Il voto sulla cittadinanza agita il centrosinistra
Nella maggioranza tensioni su fisco e terzo mandato

Scoppia un caso nel centrosinistra dopo l’esito del referendum consultivo sulla cittadinanza. Secondo i dati diffusi dall’Istituto Cattaneo, nelle principali città italiane ha votato No tra il 55% e il 65% degli elettori del Movimento 5 Stelle e tra il 15% e il 20% di quelli del Partito Democratico. Un risultato che ha generato tensioni tra le forze progressiste.
“Battaglia giusta, ma strumento sbagliato,” ha commentato Giuseppe Conte, leader del M5s, prendendo le distanze dall’iniziativa referendaria.

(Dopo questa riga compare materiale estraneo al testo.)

<file path="config.mk">
export PLATFORM = sky130hd
export DESIGN_NAME = sar_decision_logic
export DESIGN_NICKNAME = d
export VERILOG_FILES = /design/src/rtl/sar_decision_logic.sv
export SDC_FILE = /design/constraint.sdc
export NUM_CORES = 1
export LEC_CHECK = 0
export ABC_AREA = 1
export ABC_CLOCK_PERIOD_IN_PS = 2300
export CORE_ASPECT_RATIO = 0.9
export CORE_UTILIZATION = 40
export CTS_BUF_LIST = sky130_fd_sc_hd__clkbuf_8
export CTS_CLUSTER_SIZE = 20
export DETAILED_ROUTE_END_ITERATION = 16
export GPL_TIMING_DRIVEN = 0
export PLACE_DENSITY = 0.69
export SLEW_MARGIN = 20
export SYNTH_ARGS = -nofsm -noshare
export SYNTH_HDL_FRONTEND = slang
export SYNTH_SLANG_ARGS = --single-unit
</file>
<file path="constraint.sdc">
create_clock -name clk -period 2.3 [get_ports clk]
set_input_delay 0.575 -clock clk [delete_from_list [all_inputs] [get_ports clk]]
set_output_delay 0.575 -clock clk [all_outputs]
set_load 0.01 [all_outputs]
</file>
<file path="src/rtl/sar_decision_logic.sv">
// SAR decision logic: resolves an N-bit code MSB-first from comparator decisions, with a no-decision watchdog.
// Define SAR_MAJ3_EN to resolve each bit by a majority of three decisions.
module sar_decision_logic #(
  parameter int N       = 8,
  parameter int TIMEOUT = 15
) (
  input  logic         clk,
  input  logic         rst_n,
  input  logic         start,
  input  logic         dec_valid,
  input  logic         decision,
  output logic [N-1:0] dac_code,
  output logic         cmp_req,
  output logic         busy,
  output logic         done,
  output logic [N-1:0] result,
  output logic         err
);

  localparam logic [1:0] S_IDLE = 2'd0;
  localparam logic [1:0] S_WAIT = 2'd1;
  localparam logic [1:0] S_DONE = 2'd2;
  localparam int IDX_W = $clog2(N);
  localparam logic [7:0] WDOG_LAST = 8'(TIMEOUT - 1);

  logic [1:0]       r_state;
  logic [IDX_W-1:0] r_bit_idx;
  logic [7:0]       r_wdog;
  logic [N-1:0]     r_dac_code;
  logic [N-1:0]     r_result;
  logic             r_cmp_req;
  logic             r_busy;
  logic             r_done;
  logic             r_err;

  logic [N-1:0]     w_bit_mask;
  logic [N-1:0]     w_next_mask;
  logic [N-1:0]     w_resolved;
  logic             w_keep;
  logic             w_resolve;
  logic             w_timeout;

  assign w_bit_mask  = N'(1) << r_bit_idx;
  assign w_next_mask = N'(1) << (r_bit_idx - IDX_W'(1));
  assign w_resolved  = w_keep ? r_dac_code : (r_dac_code & ~w_bit_mask);
  assign w_timeout   = !dec_valid && (r_wdog == WDOG_LAST);

`ifdef SAR_MAJ3_EN
  logic [1:0] r_vote;
  logic [1:0] r_ones;
  logic [1:0] w_ones_tot;

  assign w_ones_tot = r_ones + {1'b0, decision};
  assign w_keep     = (w_ones_tot >= 2'd2);
  assign w_resolve  = dec_valid && (r_vote == 2'd2);

  // Vote state lives only while a bit is being resolved in WAIT
  always_ff @(posedge clk or negedge rst_n) begin
    if (!rst_n) begin
      r_vote <= 2'd0;
      r_ones <= 2'd0;
    end else if (r_state != S_WAIT) begin
      r_vote <= 2'd0;
      r_ones <= 2'd0;
    end else if (dec_valid) begin
      if (r_vote == 2'd2) begin
        r_vote <= 2'd0;
        r_ones <= 2'd0;
      end else begin
        r_vote <= r_vote + 2'd1;
        r_ones <= w_ones_tot;
      end
    end else if (w_timeout) begin
      r_vote <= 2'd0;
      r_ones <= 2'd0;
    end
  end
`else
  assign w_keep    = decision;
  assign w_resolve = dec_valid;
`endif

  always_ff @(posedge clk or negedge rst_n) begin
    if (!rst_n) begin
      r_state    <= S_IDLE;
      r_bit_idx  <= '0;
      r_wdog     <= 8'd0;
      r_dac_code <= '0;
      r_result   <= '0;
      r_cmp_req  <= 1'b0;
      r_busy     <= 1'b0;
      r_done     <= 1'b0;
      r_err      <= 1'b0;
    end else begin
      case (r_state)
        S_IDLE: begin
          r_done <= 1'b0;
          if (start) begin
            r_dac_code <= N'(1) << (N - 1);
            r_bit_idx  <= IDX_W'(N - 1);
            r_wdog     <= 8'd0;
            r_err      <= 1'b0;
            r_busy     <= 1'b1;
            r_cmp_req  <= 1'b1;
            r_state    <= S_WAIT;
          end
        end
        S_WAIT: begin
          // An accepted decision always beats a watchdog expiring on the same edge
          if (dec_valid) begin
            r_wdog <= 8'd0;
            if (w_resolve) begin
              if (r_bit_idx != '0) begin
                r_dac_code <= w_resolved | w_next_mask;
                r_bit_idx  <= r_bit_idx - IDX_W'(1);
              end else begin
                r_dac_code <= w_resolved;
                r_result   <= w_resolved;
                r_done     <= 1'b1;
                r_busy     <= 1'b0;
                r_cmp_req  <= 1'b0;
                r_state    <= S_DONE;
              end
            end
          end else if (w_timeout) begin
            r_err     <= 1'b1;
            r_result  <= '0;
            r_done    <= 1'b1;
            r_busy    <= 1'b0;
            r_cmp_req <= 1'b0;
            r_state   <= S_DONE;
          end else begin
            r_wdog <= r_wdog + 8'd1;
          end
        end
        S_DONE: begin
          r_done  <= 1'b0;
          r_state <= S_IDLE;
        end
        default: r_state <= S_IDLE;
      endcase
    end
  end

  assign dac_code = r_dac_code;
  assign cmp_req  = r_cmp_req;
  assign busy     = r_busy;
  assign done     = r_done;
  assign result   = r_result;
  assign err      = r_err;

endmodule
</file>
### After elaboration in Yosys (flattened, before gate mapping)

Index checks and enable logic that the tools add are counted.
W data, S select, Z words.

| operators by class | value |
|---|---|
| add/sub/neg operators | 2 |
| equality and inequality tests | 12 |
| shift-type cells | 2 |
| muxes and demuxes | 33 |
| bitwise operators | 3 |
| reduce and logical (&&, ||, !) cells | 16 |

Operator list:

| cell | count |
|---|---|
| $mux W8 | 10 |
| $pmux W8 S2 | 2 |
| $shl A1 B3 Y8 const A | 2 |
| $reduce_and A3 Y1 | 5 |
| $ne A2 B2 Y1 const B | 6 |
| $reduce_and A4 Y1 | 3 |
| $mux W1 | 9 |
| $mux W3 | 3 |
| $ne A3 B3 Y1 const B | 3 |
| $add A8 B1 Y8 const B | 1 |
| $and A8 B8 Y8 | 1 |
| $eq A8 B4 Y1 const B | 1 |
| $mux W2 | 4 |
| $not A8 Y8 | 1 |
| $or A8 B8 Y8 | 1 |
| $pmux W1 S2 | 3 |
| $pmux W3 S2 | 1 |
| $reduce_bool A2 Y1 | 3 |
| $pmux W2 S2 | 1 |
| $reduce_bool A3 Y1 | 1 |
| $sub A3 B1 Y3 const B | 1 |
| $eq A2 B1 Y1 const B | 1 |
| $eq A2 B2 Y1 const B | 1 |
| $logic_not A2 Y1 | 1 |
| other kinds (3) | 3 |

| word-level totals | value |
|---|---|
| bits in registers | 32 |
| bits of input ports | 5 |
| logic and storage cells | 76 |

### Depth between registers and ports, before layout

Gate-level depths: netlist (run 1).

| logic depth | value |
|---|---|
| depth in word-level cells | 8 |
| gate-level depth with buffers | 9 |
| mapped depth without buffers | 9 |

### Worst setup path before layout (run 1)

No wires, ideal clock.

| timing path | value |
|---|---|
| path type | register -> register |
| start point | reg r_bit_idx[0] |
| end point | reg r_busy, in the netlist busy |
| library setup time | 120 ps |
| arrival | 1,212 ps |
| setup slack | 968 ps |
| stages on the path, launching flop included | 9 |
| path buffers | 1 |
| cells stage by stage | dfrtp_1 inv_1 ha_1 nand2_1 nand2_1 nand3_1 buf_4 nand2_1 nand2_1 |

| between the ends | value |
|---|---|
| longest elaborated chain between the ends | 3 |

RTL lines:

| item | line | RTL |
|---|---|---|
| from (decl) | 27 | `logic [IDX_W-1:0] r_bit_idx;` |
| from (signal assigned) | 100 | `r_bit_idx <= IDX_W'(N - 1);` |
| from (signal assigned) | 115 | `r_bit_idx <= r_bit_idx - IDX_W'(1);` |
| $reduce_bool A3 Y1 | 113 | `if (r_bit_idx != '0) begin` |
| $ne A3 B3 Y1 (no source line) | -- |  |
| $reduce_and A4 Y1 (no source line) | -- |  |
| to (signal assigned) | 103 | `r_busy <= 1'b1;` |
| to (signal assigned) | 120 | `r_busy <= 1'b0;` |
| to (signal assigned) | 129 | `r_busy <= 1'b0;` |
| to (decl) | 32 | `logic r_busy;` |

No other way between the ends.
A chain may end at the register's enable or synchronous reset.

==> impl_results.md, run 1 <==
- Max incr delay on CP: 0.51 ns
- Min Hold Slack: 0.3335 ns
- Global-route wire length before repair: 6.982 mm
- Achievable frequency: 539.8 MHz
- Pre-CTS WS: 0.2796 ns
- Crit Path Max Fanout: 3
- Fillcell total: 454
- Register area share after synthesis: 43.51%
- Slew Limit Headroom: 52.20%
- Leakage: 1.179 nW
- Fin. Hold Viols: 0
- Top-area cell type share of the netlist area: 43.51%
- Total grt overflow: 0
- Yosys cell types: 26
- Drt wl/cell: 12.57 um
- Clock Path Buffers: 2
- Area contributors post-synth: dfrtp_1 (44%), nand2_1 (14%), nand3_1 (8.2%), ha_1 (5.4%), inv_1 (4.9%)
- Critical path class: flop to output pin
- Num rows: 23
- Worst-margin pin slew: 0.7170 ns
- Switching part of the total: 40.82%
- Min-Delay Path Class: input port to async pin
- Pre-antenna DRT Iters: 10
- Final worst setup slack: 0.4475 ns
- DR vias: 1607
- Clock latency at the later pin of the worst-skew pair: 0.29 ns
- RSZ-0062 raised after global routing: false
- Antenna diodes: 0
- Synth Instances: 238
- Critical Path Source Type: flop
- Die area: 0.004877 mm^2
- Starting density of the core: 41.53%
- Required @ worst endpoint: 1.73 ns
- Num CTS Buffers: 5
- NumNets Final: 282
- GP Congestion: 0.9335
- # port buffers: 24
- Synth Register Bits: 32
- Post-CTS setup buffer count: 0
- Cell taking the most area after synthesis: dfrtp_1
- H-tree depth: 2
- Peak VDD IR: 0.3180 mV
- Area of the multi-input gates: 887.1 um^2
- Violations in the final reports: design-rule violations
- Layout area overhead: 23.05%
- Power Density: 1085 mW/mm^2
- Antenna violations before repair: 0
- Final setup TNS: 0 ns
- Ys async rst share: 100.0%
- Mapped Nets: 251
- Critical-path cell list: buf_4, clkdlybuf4s50_1
- DPL Wire Length: 2.985 mm
- CTS tree: built
- Remaining antenna violation count: 0
- Predominant post-synthesis flop cell: dfrtp_1
- Slew Limit Fails: 0
- Comb power frac: 45.0%
- DRT Wirelength: 4.174 mm
- Root buffer cell: clkbuf_8
- Fraction of layout cells with a size suffix above 1: 10.74%
- Design internal power: 0.001454 W
- Pin count of the biggest net entering global routing: 33
- Clock Power Share: 22.2%
- Max Clock Skew: 0.007720 ns
- Reg area: 800.8 um^2
- Cell Area, Synth: 0.001841 mm^2
- Worst EP arrival: 1.28 ns
- P_sw: 0.001003 W
- Core Footprint: 0.004432 mm^2
- Top-level port count: 25
- Vias in the first global route: 1468
- Reg power frac: 32.8%
- Die X-Extent: 73.50 um
- Post-synth EDFFs: 0
- Hold-fix buffers, CTS: 0
- Maxcap violations: 0
- CTS resizes: 0
- Tcrit/Tclk final: 80.54%
- CP max-delay cell: clkdlybuf4s50_1
- DR vias/cell: 4.840
- DRT iter0 DRCs: 102
- Tmin final: 1.853 ns
- Total GRT Usage: 19.29%
- Clk sinks: 32
- Crit end category: output pin
- Run status: finished with violations
- DRC Markers: 2
- Clk slew on worst S/H paths: 0.07 ns
- Avg Cell Area, Syn: 7.733 um^2
- Synth Warn #: 0
- Die H: 66.35 um
- Final setup violation count: 0
## cell usage in the layout (no fill, tap or decap), drive strengths merged, types with 6 or more instances in the layout
cell / count
nand2: 76
dfrtp: 32
buf: 6
clkdlybuf4s50: 23
inv: 28
nor2: 22
a21oi: 6
ha: 8
nand3: 31
o21ai: 15
## Yosys cell counts, types with 2 or more instances
master	number
o21ai_0	9
ha_1	8
buf_4	3
inv_1	24
a21oi_1	6
a21boi_0	3
nand3_1	30
inv_2	3
nand4_1	5
nand2_1	70
nor2_1	20
buf_6	2
nand2_4	3
or2_2	2
o21ai_1	6
nand2_2	3
dfrtp_1	32
## layout make-up
class,instances,share of cell area [%]
clock buffer,5,3.039
multi-input combinational,173,39.17
clock inverter,3,1.878
buffer,5,1.989
sequential,32,35.36
tap,62,3.425
inverter,28,4.751
timing repair buffer,24,10.39
## layer usage
metal | global-route usage (%) | wire [um] | vias to the layer above
met4 | 7.933 | 63 | 0
met2 | 29.70 | 1913 | 45
met1 | 26.02 | 1970 | 738
met5 | 0 | 0 | -
met3 | 4.268 | 226 | 5
li1 | - | - | 819
## path summary, 6_finish.rpt
check	start	to	slack, ns	cells after the start
min reg2reg	result[4]	result[4]	0.47	2
max in group asynchronous	rst_n	r_wdog[7]	1.50	1
min in group clk	result[4]	result[4]	0.47	2
min	rst_n	result[1]	0.33	1
max	busy	cmp_req	0.45	2
max reg2reg	r_wdog[0]	r_wdog[0]	0.78	9
## stage by stage
stage / total power (W) / instance area [um^2] / util (%) / std cells
2_1_floorplan: 0.001517 / 1841 / - / 238
3_3_place_gp: 0.001888 / 2158 / 48.70 / 324
3_5_place_dp: 0.001916 / 2153 / 48.59 / 324
4_1_cts: 0.002469 / 2265 / 51.10 / 332
5_1_grt: 0.002643 / 2265 / 51.10 / 332
6_report: 0.002457 / 2265 / 51.10 / 332
## power by group through the flow
stage          clock [W]  sequential [W]  combinational, W
3_3_place_gp           0        0.000814           0.00107
6_report        0.000546        0.000807           0.00110
4_1_cts         0.000557        0.000808           0.00110
3_5_place_dp           0        0.000818           0.00110
2_1_floorplan          0        0.000838          0.000679
5_1_grt         0.000581        0.000831           0.00123
## flip-flops by register name, indices dropped and copies added (netlist names)
name	count
done	1
r_bit_idx	3
busy	1
dac_code	8
r_state	2
result	8
err	1
r_wdog	8
## critical path: cells and delay by family, from the launching register on
| family | cells | cell delay [ns] |
|---|---|---|
| buf+inv | 2 | 0.62 |
| flops | 1 | 0.37 |
## cells by family (layout without fill, tap and decap cells)
family                     after synthesis  in the layout  share of synthesized area [%]
DFF                                     32             32                          43.51
and+or+nand+nor                        136            136                          33.72
adders and majority gates                8              8                          5.439
xor gates and xnor gates                 2              2                         0.9519
buffers and inverters                   33             65                          8.294
AOI/OAI and AO/OA                       27             27                          8.090
No activity file was read; power rests on OpenSTA's default activity.
==> inputs of run 2 (changes only) <==
ABC_CLOCK_PERIOD_IN_PS = 1800   (was 2300)
clock period = 1.8 ns   (was 2.3 ns; I/O delays follow)
==> results of run 2 <==
The final DEF is identical to that of run 1. Status: finished with violations: design-rule violations.
Among the figures that moved: setup slack after placement 0.2796 ns -> -0.09544 ns; setup slack after layout 0.4475 ns -> 0.07248 ns; hold slack 0.3335 ns -> 0.2085 ns; register-to-register setup slack 0.78 ns -> 0.28 ns; total power 0.002457 W -> 0.003140 W; worst IR drop on VDD 0.3180 mV -> 0.4063 mV
==> inputs of run 3 (changes only) <==
CTS_CLUSTER_DIAMETER = 120   (was default)
SLEW_MARGIN = default   (was 20)
==> results of run 3 <==
The final DEF is identical to that of run 1. Status: finished with violations: design-rule violations.
Among the figures that moved: setup slack after placement 0.2796 ns -> -0.09544 ns; setup slack after layout 0.4475 ns -> 0.07248 ns; hold slack 0.3335 ns -> 0.2085 ns; register-to-register setup slack 0.78 ns -> 0.28 ns; total power 0.002457 W -> 0.003140 W; worst IR drop on VDD 0.3180 mV -> 0.4063 mV
==> variant 1 (config.mk and constraints of run 3) <==
Register the output `dac_code` once more, with the module's reset; this adds one clock of latency there. The other outputs are not delayed to match.
--- a/src/rtl/sar_decision_logic.sv
+++ b/src/rtl/sar_decision_logic.sv
@@ -142,7 +142,13 @@
     end
   end
 
-  assign dac_code = r_dac_code;
+  always_ff @(posedge clk or negedge rst_n) begin
+    if (!rst_n) begin
+      dac_code <= '0;
+    end else begin
+      dac_code <= r_dac_code;
+    end
+  end
   assign cmp_req  = r_cmp_req;
   assign busy     = r_busy;
   assign done     = r_done;
Formal check against the unedited RTL: not equivalent (a bounded check fails within 4 cycles, from zero or initial values and one cycle with rst_n low).
==> variant 1 against run 3 <==
- synthesized cell count did not move
- critical path depth stayed put
- total power increased by 14%
- clock skew is 1.3 ps lower
- sequential cell count increased by 8
- cell count is 0.90% higher
- non-clock buffer count rose by 1
- setup slack lost 1.2 ps
- synthesized area is 11% higher
- final area grew 10%
- wire length fell by 2.7%
- largest cell class is now flip-flops and latches
==> variant 1: results <==
synthesis:
  yosysSeqAreaShare: 0.4881
  synth_area_leaders: "dfrtp_1 (49%), nand2_1 (12%), inv_1 (4.9%), ha_1 (4.9%), o21ai_0 (4.4%)"
  synth.top_cells.by_count: "nand2_1 (66), dfrtp_1 (40), inv_1 (27)"
placement:
  io_buffers: 24
  dp_hpwl_microns: 2980
  pre_cts_slack_ps: -202.6
  gp_congestion: 0.8887
finish:
  num_antenna_cells: 0
  drive_gt1_frac: 0.1148
cts:
  clock-root-buffer: "clkbuf_8"
global_route:
  grtUsageMet1: 0.2330
  grt_pass1_vias: 1554
  track_usage: 0.1683
  grt_use_met2: 0.2655
  grt_max_degree: 41
  met3_usage: 0.03529
drt:
  dr.pass1.iters: 5
  num_vias: 1645
  drtIter0Drc: 88
  wl_per_cell_microns: 12.12
power:
  leakage_nw: 1.258
  pwr-share-clk: 0.208
  vdd_drop_max_v: 0.0005545
worst_setup_path:
  slowest_stage: "clkdlybuf4s50_1"
  crit_fanout: 3
sta:
  tightest_slew_ps: 862.2
  skew_ps: 6.430
status:
  status: "complete, no violations"
## variant 1: per-layer routing
metal	vias up	share of wire
li1	840	-
met1	757	0.50
met2	42	0.44
met3	6	0.045
met4	0	0.013
met5	-	0
## variant 1: logic make-up after synthesis
logic type	after synthesis	synth area share
flops	40	0.4881
buf+inv	35	0.08054
fa+ha+maj	8	0.04881
simple gates	120	0.2739
xor+xnor	2	0.008543
compound gates	33	0.1001
## variant 1: final cells by class
class                           count  area, sq um
Inverter                           29        108.9
Tap cell                           65        81.33
Clock inverter                      3        47.55
Timing Repair Buffer               24        235.2
Buffer                              6        56.30
Sequential cell                    40         1001
Fill cell                         447         2401
Multi-Input combinational cell    163        894.6
Clock buffer                        5        68.82
## variant 1: worst paths after layout
path	from	endpoint	slack [ps]	cells after the start
hold reg to reg	r_dac_code[7]$_DFFE_PN0P_	dac_code[7]$_DFF_PN0_	390	0
setup reg to reg	r_bit_idx[0]$_DFFE_PN0P_	r_dac_code[1]$_DFFE_PN0P_	180	7
min in group clk	r_dac_code[7]$_DFFE_PN0P_	dac_code[7]$_DFF_PN0_	390	0
max in group asynchronous	rst_n	r_wdog[5]$_DFFE_PN0P_	1000	1
hold / removal	rst_n	result[0]$_DFFE_PN0P_	260	1
setup / recovery	busy$_DFFE_PN0P_	cmp_req	70	2
## variant 1: power by group through the flow
| stage | Sequential, mW | Combinational [mW] | Clock, mW |
|---|---|---|---|
| 2_1_floorplan | 1.37 | 0.906 | 0 |
| 3_3_place_gp | 1.33 | 1.48 | 0 |
| 3_5_place_dp | 1.34 | 1.50 | 0 |
| 4_1_cts | 1.32 | 1.50 | 0.765 |
| 5_1_grt | 1.35 | 1.70 | 0.812 |
| 6_report | 1.32 | 1.52 | 0.744 |
## variant 1: per-stage QoR
step                cells  instance area [sq um]    util  hold WS [ps]  TNS (ps)
finish                335                   2494  0.5095         260.1         0
global route          335                   2494  0.5095         337.5         0
CTS                   335                   2484  0.5074         294.1         0
detailed placement    327                   2367  0.4836         366.3     -2575
global placement      327                   2372  0.4847         358.7    -29080
floorplan             238                   2051       -         154.4         0
==> variant 2 (settings of run 3) <==
Without the edit above. Change the parameter `N` from 8 to 16.
--- a/src/rtl/sar_decision_logic.sv
+++ b/src/rtl/sar_decision_logic.sv
@@ -1,7 +1,7 @@
 // SAR decision logic: resolves an N-bit code MSB-first from comparator decisions, with a no-decision watchdog.
 // Define SAR_MAJ3_EN to resolve each bit by a majority of three decisions.
 module sar_decision_logic #(
-  parameter int N       = 8,
+  parameter int N       = 16,
   parameter int TIMEOUT = 15
 ) (
   input  logic         clk,
Interface: changed (resized dac_code and result); port bits go from 25 to 41. The function was not compared with the original's and may differ.
==> variant 2 against run 3 <==
- the run ends with hold timing left
- sequential cell count grew 17
- highest routed layer unchanged
- setup slack gained 7.1 ps
- cell count grew 45%
- largest cell class unchanged
- final area grew 44%
- wire length grew 50%
- clock power shrank 4.9%
- total power grew 47%
- critical path type unchanged
- synthesized area grew 42%
==> variant 2: results <==
synthesis:
  synth_area_leaders: "dfrtp_1 (47%), nand2_1 (19%), nand3_1 (5.7%), o21ai_0 (5.5%), inv_1 (3.6%)"
  synth.top_cells.by_count: "nand2_1 (131), dfrtp_1 (49), nand3_1 (30)"
  syn_nets: 353
  yosysSeqAreaShare: 0.4680
placement:
  dp.cells: 469
  io_buffers: 40
  dp_hpwl_microns: 4728
  pre_cts_slack_ps: -299.4
sta:
  tightest_slew_ps: 453.5
  holdWs_ps: -2.873
  finalHoldViolations: 9
worst_setup_path:
  critPathMaxStageDelay_ps: 560
power:
  p_int_mw: 2.644
  vdd_drop_max_v: 0.0005242
  leakage_nw: 1.655
cts:
  clk_latency_ps: 310
drt:
  num_vias: 2367
  dr.pass1.iters: 4
  vias_per_cell: 4.921
  wl_per_cell_microns: 13.04
finish:
  drive_gt1_frac: 0.1218
  layout.nets: 405
global_route:
  grt_pass1_wl_microns: 11200
  grt_max_degree: 41
status:
  violations: "hold timing"
  status: "complete, but fails checks"
variant 2: cell count changes in the layout (fill, tap and decap cells not counted), sizes merged, moves of 2 or more:
cell,run 3,this run
dfrtp,32,49
clkdlybuf4s50,23,37
buf,6,14
nor2,22,25
a21boi,3,1
nand2,76,140
dlymetal6s2s,0,2
o21ai,15,40
variant 2: cell families after synthesis:
family	synth area share
and+or+nand+nor	0.3295
DFF	0.4680
AOI/OAI and AO/OA	0.1060
buffers and inverters	0.06303
adders and majority gates	0.03343
variant 2: routing by layer:
| layer | GRT usage | vias up | routed length (microns) |
|---|---|---|---|
| li1 | - | 1195 | - |
| met3 | 0.03430 | 8 | 333 |
| met1 | 0.3171 | 1100 | 3148 |
| met4 | 0.05738 | 0 | 84 |
| met2 | 0.2992 | 64 | 2705 |
| met5 | 0 | - | 0 |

A lui ha replicato Riccardo Magi, segretario di +Europa e promotore del quesito: “Conte cerca solo alibi per non fare nulla”.
All'interno del Pd crescono i malumori, in particolare nell’area riformista, che critica la gestione del tema, ma per ora non si registrano rotture formali. I vertici del partito rilanciano l’unità, sottolineando l’importanza dei 14 milioni di voti raccolti e la centralità della battaglia sul lavoro.
Sul fronte della maggioranza, il clima non è più disteso. Le tensioni si concentrano su due dossier centrali: il taglio dell’Irpef e il terzo mandato per i governatori. Giorgia Meloni ribadisce che il prossimo passo del governo sarà la riduzione delle tasse per il ceto medio, ma il ministro dell’Economia Giancarlo Giorgetti frena, chiedendo tempo per valutare la sostenibilità delle misure. Matteo Salvini, invece, rilancia con una priorità diversa: “Serve pace sociale. Pensiamo alla rottamazione di milioni di cartelle esattoriali”.
Nel frattempo, Forza Italia conferma la propria contrarietà alla proposta di estendere a tre i mandati consecutivi per i presidenti di Regione, posizione che rischia di riaccendere frizioni all’interno della coalizione di governo.